Dari Regional, indeks Nikkei dibuka menguat 136 poin (+0,74%) pada
level 18.497. Nilai tukar Rupiah terhadap USD pagi ini dibuka menguat 25
poin (+0,19%) di level Rp13.350.
Technical Ideas
Menguatnya
bursa saham Wall Street serta harga komoditas diprediksi menjadi
sentimen positif indeks, di sisi lain melemahnya harga minyak mentah
diperkirakan menjadi katalis negatif. IHSG diprediksi bergerak menguat terbatas dengan target support di level 5.240 sedangkan resist pada level 5.300. Beberapa saham yang bisa dicermati antara lain:
· UNTR (SELL, Resist: Rp23.875, Support: Rp22.500)
· KLBF (Spec Buy, TP: Rp1.595, Support: Rp1.545)
· WTON (SELL, Resist: Rp865, Support: Rp835)
· ELSA (SELL, TP: Rp448, Support: Rp472)
News Highlight
PT Surya Semesta Internusa Tbk (SSIA) telah
menambah cadangan lahan di Subang seluas 486 hektar per September 2016.
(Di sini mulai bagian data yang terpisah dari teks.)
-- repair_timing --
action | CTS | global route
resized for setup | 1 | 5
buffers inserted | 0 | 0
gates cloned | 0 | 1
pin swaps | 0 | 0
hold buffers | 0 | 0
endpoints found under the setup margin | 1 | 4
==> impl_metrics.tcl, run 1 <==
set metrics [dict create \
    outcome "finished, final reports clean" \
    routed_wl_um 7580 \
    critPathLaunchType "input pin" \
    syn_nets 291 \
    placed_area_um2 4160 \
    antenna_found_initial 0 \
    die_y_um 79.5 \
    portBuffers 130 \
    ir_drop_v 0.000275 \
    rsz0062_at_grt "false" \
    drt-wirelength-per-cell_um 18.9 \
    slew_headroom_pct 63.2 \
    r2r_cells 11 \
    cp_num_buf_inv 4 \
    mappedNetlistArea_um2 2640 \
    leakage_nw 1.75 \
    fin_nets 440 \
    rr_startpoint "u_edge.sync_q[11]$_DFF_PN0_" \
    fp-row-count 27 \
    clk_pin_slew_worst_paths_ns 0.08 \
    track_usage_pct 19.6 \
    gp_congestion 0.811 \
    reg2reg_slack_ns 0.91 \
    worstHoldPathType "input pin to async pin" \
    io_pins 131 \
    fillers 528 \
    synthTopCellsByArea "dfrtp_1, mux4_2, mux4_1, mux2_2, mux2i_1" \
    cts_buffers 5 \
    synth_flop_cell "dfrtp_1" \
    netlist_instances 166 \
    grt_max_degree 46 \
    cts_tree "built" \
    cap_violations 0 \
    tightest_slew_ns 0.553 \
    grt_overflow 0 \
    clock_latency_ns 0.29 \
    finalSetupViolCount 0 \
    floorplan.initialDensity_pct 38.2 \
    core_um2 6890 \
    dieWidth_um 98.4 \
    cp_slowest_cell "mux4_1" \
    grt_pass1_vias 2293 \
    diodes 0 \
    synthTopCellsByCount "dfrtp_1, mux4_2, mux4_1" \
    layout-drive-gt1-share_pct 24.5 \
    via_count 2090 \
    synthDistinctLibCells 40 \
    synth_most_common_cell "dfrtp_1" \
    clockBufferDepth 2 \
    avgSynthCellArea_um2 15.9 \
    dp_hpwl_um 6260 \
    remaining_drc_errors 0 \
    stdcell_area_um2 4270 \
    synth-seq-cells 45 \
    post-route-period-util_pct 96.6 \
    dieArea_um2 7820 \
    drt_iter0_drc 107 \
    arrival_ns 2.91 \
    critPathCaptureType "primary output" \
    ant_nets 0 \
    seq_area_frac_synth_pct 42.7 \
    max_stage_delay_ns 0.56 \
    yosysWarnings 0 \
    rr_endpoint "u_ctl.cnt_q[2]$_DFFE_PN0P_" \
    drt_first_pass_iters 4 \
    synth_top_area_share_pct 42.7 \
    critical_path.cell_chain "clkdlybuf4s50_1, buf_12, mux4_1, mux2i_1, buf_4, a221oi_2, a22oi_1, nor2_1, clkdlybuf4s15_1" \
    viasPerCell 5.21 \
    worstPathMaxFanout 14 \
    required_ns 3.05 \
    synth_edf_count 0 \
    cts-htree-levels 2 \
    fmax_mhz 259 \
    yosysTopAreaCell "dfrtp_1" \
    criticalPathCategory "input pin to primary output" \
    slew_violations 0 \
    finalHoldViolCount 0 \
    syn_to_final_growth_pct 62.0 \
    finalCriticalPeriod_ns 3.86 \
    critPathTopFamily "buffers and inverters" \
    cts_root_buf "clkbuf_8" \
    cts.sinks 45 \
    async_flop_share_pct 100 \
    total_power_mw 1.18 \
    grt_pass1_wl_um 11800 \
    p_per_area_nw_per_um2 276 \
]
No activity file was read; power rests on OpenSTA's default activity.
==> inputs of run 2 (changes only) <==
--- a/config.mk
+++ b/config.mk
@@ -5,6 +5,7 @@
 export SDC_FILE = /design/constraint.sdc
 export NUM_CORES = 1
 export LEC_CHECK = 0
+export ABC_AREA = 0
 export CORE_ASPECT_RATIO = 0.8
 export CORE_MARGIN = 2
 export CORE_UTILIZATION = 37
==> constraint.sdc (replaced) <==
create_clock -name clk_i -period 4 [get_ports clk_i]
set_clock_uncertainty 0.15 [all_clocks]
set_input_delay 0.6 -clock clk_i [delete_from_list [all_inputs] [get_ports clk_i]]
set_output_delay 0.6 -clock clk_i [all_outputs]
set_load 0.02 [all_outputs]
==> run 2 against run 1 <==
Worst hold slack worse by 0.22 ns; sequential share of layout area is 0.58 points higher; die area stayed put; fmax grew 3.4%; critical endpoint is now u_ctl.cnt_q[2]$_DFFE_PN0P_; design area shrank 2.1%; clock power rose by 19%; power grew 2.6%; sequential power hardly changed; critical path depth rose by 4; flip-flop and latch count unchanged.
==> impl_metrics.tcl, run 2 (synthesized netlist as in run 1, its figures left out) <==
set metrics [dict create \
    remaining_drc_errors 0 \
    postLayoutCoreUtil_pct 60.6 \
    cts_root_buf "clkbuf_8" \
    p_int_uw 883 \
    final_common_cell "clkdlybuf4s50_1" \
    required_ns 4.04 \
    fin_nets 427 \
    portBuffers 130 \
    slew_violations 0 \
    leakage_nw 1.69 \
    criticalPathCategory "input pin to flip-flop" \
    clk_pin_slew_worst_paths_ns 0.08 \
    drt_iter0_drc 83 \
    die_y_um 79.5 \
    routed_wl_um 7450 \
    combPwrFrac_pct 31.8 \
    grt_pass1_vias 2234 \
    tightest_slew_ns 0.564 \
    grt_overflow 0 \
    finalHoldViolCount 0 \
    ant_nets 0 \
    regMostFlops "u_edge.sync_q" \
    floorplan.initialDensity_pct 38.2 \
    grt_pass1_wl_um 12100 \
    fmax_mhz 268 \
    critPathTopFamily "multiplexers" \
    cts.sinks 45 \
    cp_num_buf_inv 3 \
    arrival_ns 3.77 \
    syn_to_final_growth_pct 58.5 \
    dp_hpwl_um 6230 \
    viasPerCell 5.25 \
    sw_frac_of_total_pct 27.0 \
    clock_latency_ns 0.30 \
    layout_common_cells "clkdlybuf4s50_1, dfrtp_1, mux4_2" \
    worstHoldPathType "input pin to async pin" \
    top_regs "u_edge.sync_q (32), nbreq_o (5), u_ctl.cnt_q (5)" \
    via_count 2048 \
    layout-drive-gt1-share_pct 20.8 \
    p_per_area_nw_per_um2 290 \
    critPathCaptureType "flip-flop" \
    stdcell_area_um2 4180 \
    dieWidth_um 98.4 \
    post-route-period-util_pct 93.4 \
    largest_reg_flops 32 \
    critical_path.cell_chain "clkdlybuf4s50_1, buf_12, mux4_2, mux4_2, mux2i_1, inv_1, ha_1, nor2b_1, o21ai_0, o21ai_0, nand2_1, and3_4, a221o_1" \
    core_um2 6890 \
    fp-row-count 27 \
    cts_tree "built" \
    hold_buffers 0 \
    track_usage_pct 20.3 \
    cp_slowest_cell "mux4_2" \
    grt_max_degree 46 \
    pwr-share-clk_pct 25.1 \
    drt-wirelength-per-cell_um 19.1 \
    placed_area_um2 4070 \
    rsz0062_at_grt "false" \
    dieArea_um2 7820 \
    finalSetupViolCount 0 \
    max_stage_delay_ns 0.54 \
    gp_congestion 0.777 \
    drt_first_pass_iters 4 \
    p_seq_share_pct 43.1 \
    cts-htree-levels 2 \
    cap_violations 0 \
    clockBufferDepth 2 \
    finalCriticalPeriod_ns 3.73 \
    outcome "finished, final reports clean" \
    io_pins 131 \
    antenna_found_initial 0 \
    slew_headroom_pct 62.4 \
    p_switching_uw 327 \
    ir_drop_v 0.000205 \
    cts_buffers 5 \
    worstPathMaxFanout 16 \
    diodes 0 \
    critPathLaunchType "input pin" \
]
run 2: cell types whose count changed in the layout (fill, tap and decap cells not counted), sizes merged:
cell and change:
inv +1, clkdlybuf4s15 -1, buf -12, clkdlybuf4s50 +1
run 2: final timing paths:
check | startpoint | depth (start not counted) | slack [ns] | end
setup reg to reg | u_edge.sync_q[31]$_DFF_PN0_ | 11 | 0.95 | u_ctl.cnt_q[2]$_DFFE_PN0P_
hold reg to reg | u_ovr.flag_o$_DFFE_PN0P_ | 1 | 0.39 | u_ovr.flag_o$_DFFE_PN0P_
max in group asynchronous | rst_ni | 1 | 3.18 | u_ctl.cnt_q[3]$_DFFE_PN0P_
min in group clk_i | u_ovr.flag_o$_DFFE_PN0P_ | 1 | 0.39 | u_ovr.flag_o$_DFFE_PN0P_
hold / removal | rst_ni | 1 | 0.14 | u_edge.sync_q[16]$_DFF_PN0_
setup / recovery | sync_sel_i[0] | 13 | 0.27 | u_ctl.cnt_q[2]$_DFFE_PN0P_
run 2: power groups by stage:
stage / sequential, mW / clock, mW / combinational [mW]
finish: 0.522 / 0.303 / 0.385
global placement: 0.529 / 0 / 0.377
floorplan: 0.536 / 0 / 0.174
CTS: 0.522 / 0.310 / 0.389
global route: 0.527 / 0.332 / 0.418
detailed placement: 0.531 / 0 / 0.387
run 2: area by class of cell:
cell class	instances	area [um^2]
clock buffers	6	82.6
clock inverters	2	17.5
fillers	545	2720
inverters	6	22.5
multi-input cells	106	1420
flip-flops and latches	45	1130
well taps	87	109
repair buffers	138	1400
[config.mk]
export PLATFORM = sky130hd
export DESIGN_NAME = srl_boot_loader
export DESIGN_NICKNAME = d
export VERILOG_FILES = /design/src/rtl/srl_pkg.sv /design/src/rtl/srl_sclk_gen.sv /design/src/rtl/srl_deser.sv /design/src/rtl/srl_seq.sv /design/src/rtl/srl_boot_loader.sv
export SDC_FILE = /design/constraint.sdc
export NUM_CORES = 1
export LEC_CHECK = 0
export BUFFER_PORTS_ARGS = -buffer_cell sky130_fd_sc_hd__buf_4
export CORE_MARGIN = 2
export CORE_UTILIZATION = 37
export CTS_CLUSTER_DIAMETER = 50
export DETAILED_ROUTE_END_ITERATION = 10
export MAX_ROUTING_LAYER = met4
export REMOVE_ABC_BUFFERS = 1
export SETUP_SLACK_MARGIN = 0.1
export SLEW_MARGIN = 10
export SYNTH_ARGS = -nofsm -noshare
export SYNTH_HDL_FRONTEND = slang
export SYNTH_SLANG_ARGS = --single-unit
[constraint.sdc]
create_clock -name clk_i -period 4.3 [get_ports clk_i]
set_clock_uncertainty 0.1 [all_clocks]
set_input_delay 0.86 -clock clk_i [delete_from_list [all_inputs] [get_ports clk_i]]
set_output_delay 0.86 -clock clk_i [all_outputs]
set_load 0.01 [all_outputs]
[src/rtl/srl_pkg.sv]
package srl_pkg;

  typedef enum logic [1:0] {
    ST_IDLE = 2'd0,
    ST_LOAD = 2'd1,
    ST_DONE = 2'd2,
    ST_HALT = 2'd3
  } srl_state_e;

  function automatic int unsigned srl_width(input int unsigned n);
    return (n > 1) ? $clog2(n) : 1;
  endfunction

endpackage

[src/rtl/srl_sclk_gen.sv]
module srl_sclk_gen #(
  parameter int unsigned PERIOD    = 123,
  parameter int unsigned HIGH_CYC  = 61,
  parameter int unsigned SAMPLE_PT = 110
) (
  input  logic clk_i,
  input  logic rst_ni,
  input  logic run_i,
  output logic sclk_o,
  output logic sample_o
);
  import srl_pkg::*;

  localparam int unsigned PH_W = srl_width(PERIOD);
  localparam logic [PH_W-1:0] PH_LAST = PH_W'(PERIOD - 1);
  localparam logic [PH_W-1:0] PH_HIGH = PH_W'(HIGH_CYC);
  localparam logic [PH_W-1:0] PH_SMP  = PH_W'(SAMPLE_PT);

  logic [PH_W-1:0] phase_q, phase_d;
  logic            phase_en;

  assign phase_en = run_i || (phase_q != '0);

  always_comb begin
    phase_d = phase_q;
    if (!run_i) begin
      phase_d = '0;
    end else if (phase_q == PH_LAST) begin
      phase_d = '0;
    end else begin
      phase_d = phase_q + 1'b1;
    end
  end

  always_ff @(posedge clk_i or negedge rst_ni) begin
    if (!rst_ni) begin
      phase_q <= '0;
    end else if (phase_en) begin
      phase_q <= phase_d;
    end
  end

  assign sclk_o   = run_i && (phase_q < PH_HIGH);
  assign sample_o = run_i && (phase_q == PH_SMP);

  // the serial clock starts high in the first cycle of a load
  a_r4_first_edge: assert property (@(posedge clk_i) disable iff (!rst_ni)
    $rose(run_i) |-> sclk_o);

  // one sample per period, never on consecutive cycles
  a_r5_sample_spaced: assert property (@(posedge clk_i) disable iff (!rst_ni)
    sample_o |=> !sample_o);

endmodule

[src/rtl/srl_deser.sv]
module srl_deser #(
  parameter int unsigned WORD_W    = 32,
  parameter int unsigned NUM_WORDS = 3200,
  parameter int unsigned ADDR_W    = 12
) (
  input  logic              clk_i,
  input  logic              rst_ni,
  input  logic              sample_i,
  input  logic              bit_i,
  output logic              wr_en_o,
  output logic [ADDR_W-1:0] wr_addr_o,
  output logic [WORD_W-1:0] wr_data_o,
  output logic              wr_last_o
);
  import srl_pkg::*;

  localparam int unsigned BP_W = srl_width(WORD_W);
  localparam logic [BP_W-1:0]   BP_LAST = BP_W'(WORD_W - 1);
  localparam logic [ADDR_W-1:0] WD_LAST = ADDR_W'(NUM_WORDS - 1);

  logic [WORD_W-1:0] shreg_q, shreg_d;
  logic [BP_W-1:0]   bitpos_q, bitpos_d;
  logic [ADDR_W-1:0] widx_q, widx_d;
  logic              wr_en_q, wr_en_d;
  logic [ADDR_W-1:0] wr_addr_q, wr_addr_d;
  logic [WORD_W-1:0] wr_data_q, wr_data_d;
  logic              wr_last_q, wr_last_d;
  logic              word_full;

  assign word_full = sample_i && (bitpos_q == BP_LAST);

  always_comb begin
    shreg_d   = shreg_q;
    bitpos_d  = bitpos_q;
    widx_d    = widx_q;
    wr_en_d   = 1'b0;
    wr_addr_d = wr_addr_q;
    wr_data_d = wr_data_q;
    wr_last_d = 1'b0;
    if (sample_i) begin
      shreg_d  = {shreg_q[WORD_W-2:0], bit_i};
      bitpos_d = word_full ? '0 : bitpos_q + 1'b1;
    end
    if (word_full) begin
      wr_en_d   = 1'b1;
      wr_addr_d = widx_q;
      wr_data_d = {shreg_q[WORD_W-2:0], bit_i};
      wr_last_d = (widx_q == WD_LAST);
      widx_d    = widx_q + 1'b1;
    end
  end

  always_ff @(posedge clk_i or negedge rst_ni) begin
    if (!rst_ni) begin
      shreg_q  <= '0;
      bitpos_q <= '0;
      widx_q   <= '0;
    end else if (sample_i) begin
      shreg_q  <= shreg_d;
      bitpos_q <= bitpos_d;
      widx_q   <= widx_d;
    end
  end

  always_ff @(posedge clk_i or negedge rst_ni) begin
    if (!rst_ni) begin
      wr_en_q   <= 1'b0;
      wr_last_q <= 1'b0;
    end else begin
      wr_en_q   <= wr_en_d;
      wr_last_q <= wr_last_d;
    end
  end

  always_ff @(posedge clk_i or negedge rst_ni) begin
    if (!rst_ni) begin
      wr_addr_q <= '0;
      wr_data_q <= '0;
    end else if (word_full) begin
      wr_addr_q <= wr_addr_d;
      wr_data_q <= wr_data_d;
    end
  end

  assign wr_en_o   = wr_en_q;
  assign wr_addr_o = wr_addr_q;
  assign wr_data_o = wr_data_q;
  assign wr_last_o = wr_last_q;

  // checker-side history of the previous write address
  logic [ADDR_W-1:0] chk_prev_addr_q;
  logic              chk_seen_q;
  always_ff @(posedge clk_i or negedge rst_ni) begin
    if (!rst_ni) begin
      chk_prev_addr_q <= '0;
      chk_seen_q      <= 1'b0;
    end else if (wr_en_o) begin
      chk_prev_addr_q <= wr_addr_o;
      chk_seen_q      <= 1'b1;
    end
  end

  // first write to address 0, each later write one address higher
  a_r6_first_addr: assert property (@(posedge clk_i) disable iff (!rst_ni)
    (wr_en_o && !chk_seen_q) |-> (wr_addr_o == '0));
  a_r6_addr_step: assert property (@(posedge clk_i) disable iff (!rst_ni)
    (wr_en_o && chk_seen_q) |-> (wr_addr_o == chk_prev_addr_q + 1'b1));

  // a write strobe is one cycle wide and directly follows a sample
  a_r7_wr_single: assert property (@(posedge clk_i) disable iff (!rst_ni)
    wr_en_o |=> !wr_en_o);
  a_r7_wr_after_sample: assert property (@(posedge clk_i) disable iff (!rst_ni)
    $rose(wr_en_o) |-> $past(sample_i));

endmodule

[src/rtl/srl_seq.sv]
module srl_seq (
  input  logic clk_i,
  input  logic rst_ni,
  input  logic start_i,
  input  logic present_ni,
  input  logic last_wr_i,
  output logic load_o,
  output logic done_o
);
  import srl_pkg::*;

  srl_state_e state_q, state_d;

  always_comb begin
    state_d = state_q;
    unique case (state_q)
      ST_IDLE: if (start_i) state_d = present_ni ? ST_DONE : ST_LOAD;
      ST_LOAD: if (last_wr_i) state_d = ST_DONE;
      ST_DONE: state_d = ST_HALT;
      ST_HALT: state_d = ST_HALT;
      default: state_d = ST_IDLE;
    endcase
  end

  always_ff @(posedge clk_i or negedge rst_ni) begin
    if (!rst_ni) begin
      state_q <= ST_IDLE;
    end else begin
      state_q <= state_d;
    end
  end

  assign load_o = (state_q == ST_LOAD);
  assign done_o = (state_q == ST_DONE);

  // a load only follows an accepted start with the ROM present
  a_r1_start_gate: assert property (@(posedge clk_i) disable iff (!rst_ni)
    $rose(load_o) |-> ($past(start_i) && !$past(present_ni)));

  // done is a single-cycle pulse
  a_r8_done_pulse: assert property (@(posedge clk_i) disable iff (!rst_ni)
    done_o |=> !done_o);

  // after done the controller never leaves its final state
  a_r9_halt_sticky: assert property (@(posedge clk_i) disable iff (!rst_ni)
    (state_q == ST_HALT) |=> (state_q == ST_HALT));

endmodule

[src/rtl/srl_boot_loader.sv]
module srl_boot_loader #(
  parameter int unsigned NUM_BITS    = 102400,
  parameter int unsigned WORD_W      = 32,
  parameter int unsigned BASE_PERIOD = 126,
  parameter int unsigned CLK_RATIO   = 3,
  localparam int unsigned NUM_WORDS  = NUM_BITS / WORD_W,
  localparam int unsigned ADDR_W     = srl_pkg::srl_width(NUM_WORDS)
) (
  input  logic              clk_i,
  input  logic              rst_ni,
  input  logic              bist_done_i,
  input  logic              rom_present_ni,
  input  logic              rom_data_i,
  output logic              rom_clk_o,
  output logic              rom_oe_no,
  output logic              wr_en_o,
  output logic [ADDR_W-1:0] wr_addr_o,
  output logic [WORD_W-1:0] wr_data_o,
  output logic              load_done_o
);

  localparam int unsigned PERIOD    = BASE_PERIOD - CLK_RATIO;
  localparam int unsigned HIGH_CYC  = PERIOD / 2;
  localparam int unsigned SAMPLE_PT = BASE_PERIOD - 5 * CLK_RATIO - 1;

  // asynchronous assertion, synchronous release
  logic [1:0] rst_sync_q;
  logic       rst_n;
  always_ff @(posedge clk_i or negedge rst_ni) begin
    if (!rst_ni) begin
      rst_sync_q <= 2'b00;
    end else begin
      rst_sync_q <= {rst_sync_q[0], 1'b1};
    end
  end
  assign rst_n = rst_sync_q[1];

  logic load;
  logic sample;
  logic wr_en;
  logic wr_last;

  srl_seq u_seq (
    .clk_i      (clk_i),
    .rst_ni     (rst_n),
    .start_i    (bist_done_i),
    .present_ni (rom_present_ni),
    .last_wr_i  (wr_en && wr_last),
    .load_o     (load),
    .done_o     (load_done_o)
  );

  srl_sclk_gen #(
    .PERIOD    (PERIOD),
    .HIGH_CYC  (HIGH_CYC),
    .SAMPLE_PT (SAMPLE_PT)
  ) u_sclk (
    .clk_i    (clk_i),
    .rst_ni   (rst_n),
    .run_i    (load),
    .sclk_o   (rom_clk_o),
    .sample_o (sample)
  );

  srl_deser #(
    .WORD_W    (WORD_W),
    .NUM_WORDS (NUM_WORDS),
    .ADDR_W    (ADDR_W)
  ) u_deser (
    .clk_i     (clk_i),
    .rst_ni    (rst_n),
    .sample_i  (sample),
    .bit_i     (rom_data_i),
    .wr_en_o   (wr_en),
    .wr_addr_o (wr_addr_o),
    .wr_data_o (wr_data_o),
    .wr_last_o (wr_last)
  );

  assign wr_en_o   = wr_en;
  assign rom_oe_no = !load;

  // serial clock pulses only while the ROM is enabled
  a_r3_clk_needs_oe: assert property (@(posedge clk_i) disable iff (!rst_n)
    rom_clk_o |-> !rom_oe_no);

  // the enable is released together with done
  a_r8_oe_release: assert property (@(posedge clk_i) disable iff (!rst_n)
    $rose(rom_oe_no) |-> load_done_o);

  // writes happen only while the ROM is enabled
  a_r2_wr_needs_oe: assert property (@(posedge clk_i) disable iff (!rst_n)
    wr_en_o |-> !rom_oe_no);

endmodule

==> out/metrics.yaml <==
status: "complete, no violations"
gp_congestion: 0.790
power_leakage_nw: 2.78
ant_nets: 0
regToRegStartpoint: "u_deser.bitpos_q[0]"
power_per_cell_area_nw_per_um2: 364
initial_core_util_pct: 38.3
syn-cell-area_um2: 4420
drive_above_1_share_pct: 28.2
synth_cell_types: 34
fp.dieW_um: 113
ir_worst_vdd_mv: 0.195
path_max_fanout: 47
drt_iter0_drc: 170
grt_usage_pct: 13.0
ys_seq_elements: 105
hp-class: "input pin to asynchronous set/reset pin"
clock.fmax_mhz: 372
cts_hold_buf: 0
r2r_setup_slack_ns: 1.61
n_antenna_cell: 0
grt_pass1_vias: 2655
multi_input_area_um2: 1660
switching_power_w: 0.000451
critical_path_required_ns: 4.42
row_count: 39
grt_max_degree: 67
die_y_um: 113
ios: 53
core_um2: 11600
syn_inst: 375
syn_to_final_growth_pct: 17.3
hold_ws_ns: 0.188
intPower_w: 0.00144
dp_cells: 556
clock_tree.root_cell: "clkbuf_16"
slew-limit-headroom_pct: 35.8
seqPwrFrac_pct: 54.6
post-cts-setup-buffers: 0
swShare_pct: 23.9
maxSlewViolCount: 0
start_kind: "flop"
synth_edf_count: 0
cts.sinks: 105
regArea_um2: 2630
htree_levels: 3
numCtsBuffers: 9
power_frac_comb_pct: 4.1
drt-pass1-iter-count: 4
end_kind: "flop"
clockBufferDepth: 2
vias_per_cell: 4.74
fillers: 1081
reg2reg_to: "u_deser.wr_addr_o[9]"
hpwl_um: 4970
clk_pin_slew_ns: 0.07
tns_ns: 0
maxCapViolCount: 0
clock_latency_ns: 0.34
async_flop_share_pct: 100
grt_first_pass_wirelength_um: 13000
synth.avg_cell_area_um2: 11.8
avgRoutedWirePerCell_um: 13.1
finalNonFillerCells: 572
ctsResizeCount: 0
worstPathArrival_ns: 2.81
final_cell_mix: "nand2_1, dfrtp_1, buf_4"
final_common_cell: "nand2_1"
crit_type: "flop to flop"
grt_antenna_before_repair: 0
p_clk_share_pct: 41.3
worstMarginPinSlew_ns: 0.958
drc: 0
finalCritPeriodShare_pct: 62.5
drt-total-wl_um: 7500
dieArea_um2: 12800
grt_setup_unrepaired: "no"
cts_tree: "done"
synthFlopType: "dfrtp_1"
setup_viol: 0
dr_total_vias: 2712
gr-total-overflow: 0
ys_warn_count: 0
yosysSeqAreaShare_pct: 59.4
worst-r2r-cell-count: 6
nets: 435
min_period_ns: 2.69
hold_viol_final: 0
portBuffers: 52
stage by stage:
step	util, %	worst slack (ns)	area (µm²)	power [W]
after detailed placement	42.4	1.61	4900	0.00113
final	44.9	1.61	5190	0.00189
after CTS	44.9	1.60	5190	0.00192
after floorplan	-	0.923	4300	0.00110
after global routing	44.9	1.49	5190	0.00197
after global placement	42.4	1.67	4900	0.00113
power by group through the flow:
stage          Clock [W]  Combinational, W  Sequential [W]
2_1_floorplan          0         0.0000497         0.00105
3_3_place_gp           0         0.0000763         0.00105
3_5_place_dp           0         0.0000780         0.00105
4_1_cts         0.000806         0.0000783         0.00103
5_1_grt         0.000843         0.0000908         0.00104
6_report        0.000781         0.0000766         0.00103
worst max-delay path by stage:
stage                              from                     to  slack, ns  depth (start not counted)
global route        u_deser.bitpos_q[0]  u_deser.wr_data_o[13]       1.49                          6
finish              u_deser.bitpos_q[0]   u_deser.wr_addr_o[9]       1.61                          6
CTS                 u_deser.bitpos_q[0]  u_deser.wr_data_o[13]       1.60                          6
global placement    u_deser.bitpos_q[0]   u_deser.wr_data_o[6]       1.67                          6
detailed placement  u_deser.bitpos_q[0]  u_deser.wr_data_o[13]       1.61                          6
floorplan             u_sclk.phase_q[0]      u_deser.widx_q[9]       0.92                          6
flip-flops by register name, indices dropped and copies added, names as in the netlist:
register and cells:
u_deser.bitpos_q 5, u_deser.widx_q 12, rst_sync_q 2, u_deser.wr_en_o 1, u_deser.wr_addr_o 12, u_deser.wr_data_o 32
u_deser.wr_last_o 1, u_deser.shreg_q 31, u_seq.state_q 2, u_sclk.phase_q 7
final cells by class:
| class | count | area share (%) |
|---|---|---|
| repair buffers | 55 | 7.96 |
| clock buffers | 9 | 4.34 |
| multi-input cells | 247 | 31.9 |
| flip-flops and latches | 105 | 50.7 |
| inverters | 6 | 0.434 |
| well taps | 143 | 3.45 |
| clock inverters | 7 | 1.16 |
logic make-up after synthesis:
logic type,after synthesis,synth area share [%]
simple gates,167,16.6
flops,105,59.4
mux,46,14.3
buf+inv,23,3.28
xor+xnor,15,2.97
compound gates,12,1.73
fa+ha+maj,6,1.70
other cells,1,0.0848
metal layers:
layer,vias up,global-route usage [%],part of all wire [%]
li1,1346,-,-
met1,1311,17.6,50
met2,44,19.4,45
met3,11,2.30,2.7
met4,0,5.85,2.1
met5,-,-,0
critical path, cell delays in order, from the launching register on:
cell and delay, ns:
dfrtp_1 0.39, ha_1 0.19, and3_1 0.16, ha_1 0.30, inv_1 0.10, or4_4 0.89
mux2_4 0.42
synthesized netlist by cell type, types with 2 or more instances:
master | number | share of area, %
a21oi_1 | 2 | 0.23
and2_1 | 2 | 0.28
and3_1 | 3 | 0.42
and4b_1 | 3 | 0.68
buf_12 | 3 | 1.4
buf_2 | 2 | 0.23
clkbuf_1 | 11 | 0.93
dfrtp_1 | 105 | 59
ha_1 | 6 | 1.7
inv_1 | 6 | 0.51
mux2_2 | 16 | 4.1
mux2_4 | 30 | 10
nand2_1 | 111 | 9.4
nand2b_1 | 3 | 0.42
nand3_1 | 13 | 1.5
nand4_1 | 5 | 0.71
nor2_1 | 12 | 1.0
nor3_1 | 4 | 0.45
nor4_1 | 6 | 0.85
o21ai_0 | 5 | 0.57
xnor2_1 | 9 | 1.8
xor2_1 | 6 | 1.2
Power figures use the tool's default switching activity.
Hingga tahun depan perseraon akan terus membebaskan tanah di Subang
untuk membuka kawsan industri baru pada 2018. Jumlah lahan yang
diakuisisi di Subang meningkat 38 hektar secara kuartalan. Sementara
itu, secara kumulatif, pembebasan lahan yang dilakukan emiten mencapai
87 hektar dalm sembilan bulan terakhir.
PT Toba Bara Sejahtera Tbk (TOBA) berencana
melepas 61,79% saham kepada Highlands Strategic Holding Pte. Ltd. Jika
transaksi terealisasi, Toba Sejahtera memiliki hanya 9,99% saham dalam
TOBA dan Highlands Strategic menjadi pemegang saham mayoritas dalam
TOBA. Rencana transaksi sudah disepakati lewat penandatanganan pembelian
saham bersyarat pada 9 November 2016. Keduanya bukan pihak yang
terafiliasi.
PT Nirvana Development Tbk (NIRO) telah
memulai operasional mall baru di Baturaja. Mall bernama Citimall
Baturaja itu akan menjadi kontributor baru bagi pendapatan perseroan.
NIRO memang fokus ekspansi ke kota-kota lapis kedua karena dinilai punya
potensi menjanjikan di samping persaingan yang tidak seketat di
kota-kota utama. Kinerja pusat perbelanjaan di daerah masih sesuai
dengan ekspektasi. Tingkat keterisian atau okupansi masih di level 80%
dan hingga akhir tahun ditargetkan naik menjadi 85%.